# 14mm cyst or follicle cd1?



## Hopingheart (Dec 7, 2012)

Hello everyone,

I went for my first scan cd1 and with some smaller follicles but one at 14mm. My RE thinks it is an egg. I suspect it's a cyst as I felt lots of pregnancy symptoms last cycle (BFN) and my period was a couple of days late. Surely it's too big for a follicle at cd1? Does anyone have any experience or thoughts please? I have been advised to take Clomid this cycle, but if there's a chance it's a cyst it could make things worse I read.

Hopingheart


----------



## Cay23 (Jan 12, 2011)

Hi, I really don't think you should have follicles that size on cd1. Particularly if its a natural/Clomid cycle. Even when I was stimming for my ivf's my follicles hadn't reached that size until after cycle day 8. All they should see at cycle day 1 is antral follicles, which are small, like the start of follicles growing.
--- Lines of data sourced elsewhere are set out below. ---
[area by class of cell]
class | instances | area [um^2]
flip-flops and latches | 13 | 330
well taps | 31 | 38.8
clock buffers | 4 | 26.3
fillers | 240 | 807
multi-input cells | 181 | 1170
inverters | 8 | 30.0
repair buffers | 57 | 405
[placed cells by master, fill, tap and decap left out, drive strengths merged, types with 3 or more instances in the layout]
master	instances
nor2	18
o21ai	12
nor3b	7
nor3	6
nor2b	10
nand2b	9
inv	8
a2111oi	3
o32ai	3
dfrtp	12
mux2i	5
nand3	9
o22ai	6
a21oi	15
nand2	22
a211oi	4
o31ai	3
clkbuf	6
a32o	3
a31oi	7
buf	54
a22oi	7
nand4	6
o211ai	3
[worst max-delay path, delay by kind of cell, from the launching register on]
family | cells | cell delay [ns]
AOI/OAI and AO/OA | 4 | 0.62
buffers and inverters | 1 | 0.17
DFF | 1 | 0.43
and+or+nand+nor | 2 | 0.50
===== config.mk =====
export PLATFORM = sky130hd
export DESIGN_NAME = ffsa_slot_stack
export DESIGN_NICKNAME = d
export VERILOG_FILES = /design/src/hw/rtl/assert_macros.svh /design/src/hw/rtl/ffsa_slot_stack.sv
export SDC_FILE = /design/constraint.sdc
export NUM_CORES = 2
export LEC_CHECK = 0
export ABC_AREA = 1
export BUFFER_PORTS_ARGS = -buffer_cell sky130_fd_sc_hd__buf_2
export CORE_AREA = 5 5 469 471
export DETAILED_ROUTE_END_ITERATION = 7
export DIE_AREA = 0 0 474 476
export PLACE_DENSITY = 0.54
export SYNTH_ARGS = -nofsm -noshare
export SYNTH_HDL_FRONTEND = slang
export SYNTH_SLANG_ARGS = --single-unit

===== constraint.sdc =====
create_clock -name clk -period 6.1 [get_ports clk]
set_input_delay 1.525 -clock clk [delete_from_list [all_inputs] [get_ports clk]]
set_output_delay 1.525 -clock clk [all_outputs]
set_load 0.1 [all_outputs]
### config.mk
export PLATFORM = sky130hd
export DESIGN_NAME = line_substring_matcher_flat
export DESIGN_NICKNAME = d
export VERILOG_FILES = /design/src/hw/rtl/lsm_pkg.sv /design/src/hw/rtl/lsm_if.sv /design/src/hw/rtl/lsm_cfg_regs.sv /design/src/hw/rtl/lsm_match_core.sv /design/src/hw/rtl/line_substring_matcher.sv /design/src/flat_wrapper.sv
export SDC_FILE = /design/constraint.sdc
export NUM_CORES = 1
export LEC_CHECK = 0
export BUFFER_PORTS_ARGS = -buffer_cell sky130_fd_sc_hd__buf_4
export CAP_MARGIN = 10
export CORE_MARGIN = 5
export CORE_UTILIZATION = 40
export DETAILED_ROUTE_END_ITERATION = 6
export PLACE_DENSITY_LB_ADDON = 0.25
export REMOVE_ABC_BUFFERS = 1
export SYNTH_ARGS = -nofsm -noshare
export SYNTH_HDL_FRONTEND = slang
export SYNTH_SLANG_ARGS = --single-unit
### constraint.sdc
create_clock -name clock -period 8.23 [get_ports clock]
set_input_delay 2.469 -clock clock [delete_from_list [all_inputs] [get_ports clock]]
set_output_delay 2.469 -clock clock [all_outputs]
set_load 0.02 [all_outputs]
If it's a cyst, they could drain it or you could wait until next cycle to see if it's gone. I had a cyst on my 1st IVF (it got to 30mm). Cysts can suck the oestrogen away from your other follicles so they don't mature enough. Personally, I'd treat this cycle as a natural one and begin the Clomid next cycle, but that's just me.

Good luck hun xx


----------